Firefox 89.0.1 Checksum
I downloaded Firefox 89.0.1 via Microsoft Edge from the regular mozilla.org site.
I was redirected to this site after the download started: https://cdn.stubdownloader.services.mozilla.com/builds/firefox-stub/de/win/[...]/Firefox%20Installer.exe
I was confused when I saw, that the sha256 checksum mismatched with the one in the repository. Also after multiply downloads from the mentioned site, I recognized all installation files had different checksums.
Is this a bug or a malicious firefox download?
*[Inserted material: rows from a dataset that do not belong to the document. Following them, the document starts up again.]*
--- config.mk ---
export PLATFORM = sky130hd
export DESIGN_NAME = fwd_top
export DESIGN_NICKNAME = d
export VERILOG_FILES = /design/src/hdl/fwd_pkg.sv /design/src/hdl/fwd_top.sv
export SDC_FILE = /design/constraint.sdc
export NUM_CORES = 1
export LEC_CHECK = 0
export BUFFER_PORTS_ARGS = -buffer_cell sky130_fd_sc_hd__buf_2
export CAP_MARGIN = 30
export CORE_MARGIN = 1.5
export CORE_UTILIZATION = 25
export DETAILED_ROUTE_END_ITERATION = 8
export PLACE_DENSITY = 0.46
export SYNTH_ARGS = -nofsm -noshare
export SYNTH_HDL_FRONTEND = slang
export SYNTH_SLANG_ARGS = --single-unit
--- constraint.sdc ---
create_clock -name mclk -period 11.59 [get_ports mclk]
set_clock_uncertainty 0.2 [all_clocks]
set_input_delay 1.159 -clock mclk [delete_from_list [all_inputs] [get_ports mclk]]
set_output_delay 1.159 -clock mclk [all_outputs]
set_load 0.01 [all_outputs]
--- src/hdl/fwd_pkg.sv ---
package fwd_pkg;
    // Register byte offsets on the bus
    localparam logic [7:0] FWD_FEATURE_OFS    = 8'h00;
    localparam logic [7:0] FWD_CNT_LO_OFS     = 8'h04;
    localparam logic [7:0] FWD_CNT_HI_OFS     = 8'h08;
    localparam logic [7:0] FWD_POS_LO_OFS     = 8'h0c;
    localparam logic [7:0] FWD_POS_HI_OFS     = 8'h10;
    localparam logic [7:0] FWD_DRIVE_SEL_OFS  = 8'h14;
    localparam logic [7:0] FWD_COMMAND_OFS    = 8'h18;
    localparam logic [7:0] FWD_ERROR_OFS      = 8'h1c;
    localparam logic [7:0] FWD_STATUS_OFS     = 8'h20;
    localparam logic [7:0] FWD_DATA_OFS       = 8'h24;
    localparam logic [7:0] FWD_CTRL_OFS       = 8'h28;
    localparam logic [7:0] FWD_IMAGE_OFS      = 8'h2c;

    localparam logic [7:0] FWD_CMD_PIO        = 8'h92;
    localparam logic [7:0] FWD_CMD_DMA        = 8'h93;
    localparam logic [7:0] FWD_SEL_SEG_ACT    = 8'h03;
    localparam logic [7:0] FWD_SEL_ONE_ACT    = 8'h07;
    localparam logic [7:0] FWD_SEL_SEG_DEFER  = 8'h0e;
    localparam logic [7:0] FWD_SEL_ACT_DEFER  = 8'h0f;

    localparam int FWD_ST_BUSY_BIT  = 7;
    localparam int FWD_ST_READY_BIT = 6;
    localparam int FWD_ST_SEEK_BIT  = 4;
    localparam int FWD_ST_XFER_BIT  = 3;
    localparam int FWD_ST_FAIL_BIT  = 0;
    localparam int FWD_ER_UNC_BIT   = 6;
    localparam int FWD_ER_ABT_BIT   = 2;
    localparam int FWD_CTRL_FINAL_BIT = 0;

    localparam logic [7:0] FWD_STATUS_RST = 8'h50;
    localparam logic [7:0] FWD_REG_RST    = 8'h00;

    // Count indicators left in the count register
    localparam logic [7:0] FWD_IND_MORE   = 8'h01;
    localparam logic [7:0] FWD_IND_SAVED  = 8'h02;

    // One transfer block is 2 to this power 32-bit words (512 bytes)
    localparam int FWD_BLOCK_SHIFT = 7;

    localparam logic [1:0] FWD_RESP_OKAY   = 2'b00;
    localparam logic [1:0] FWD_RESP_SLVERR = 2'b10;

    typedef enum logic [2:0] {
        FWD_IDLE     = 3'b000,
        FWD_XFER     = 3'b001,
        FWD_SEG_END  = 3'b010,
        FWD_VALIDATE = 3'b011,
        FWD_SAVE     = 3'b100
    } fwd_state_t;
endpackage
Or smth else?
Thanks in advance.
Modified by MaxTheSaxguy
Chosen solution
I've heard about it, see:
- https://www.reddit.com/r/firefox/comments/j1eioa/sha256_checksum_mismatch_for_78x_esr_windows/
- https://www.reddit.com/r/firefox/comments/bwd762/different_checksums_for_same_installer/
The file should be safe. The hypothesis is that Moz attaches something to recognize a download source or to measure a marketing campaign metric.
Read this answer in context 👍 0All Replies (3)
To control which download you get, it might be simpler to use this server:
Thank you for your answer.
My question is more about why the SHA256 checksums change constantly with each download and if a download via https://cdn.stubdownloader.services.mozilla.com/ is safe or not.
Modified by MaxTheSaxguy
Chosen Solution
I've heard about it, see:
- https://www.reddit.com/r/firefox/comments/j1eioa/sha256_checksum_mismatch_for_78x_esr_windows/
- https://www.reddit.com/r/firefox/comments/bwd762/different_checksums_for_same_installer/
The file should be safe. The hypothesis is that Moz attaches something to recognize a download source or to measure a marketing campaign metric.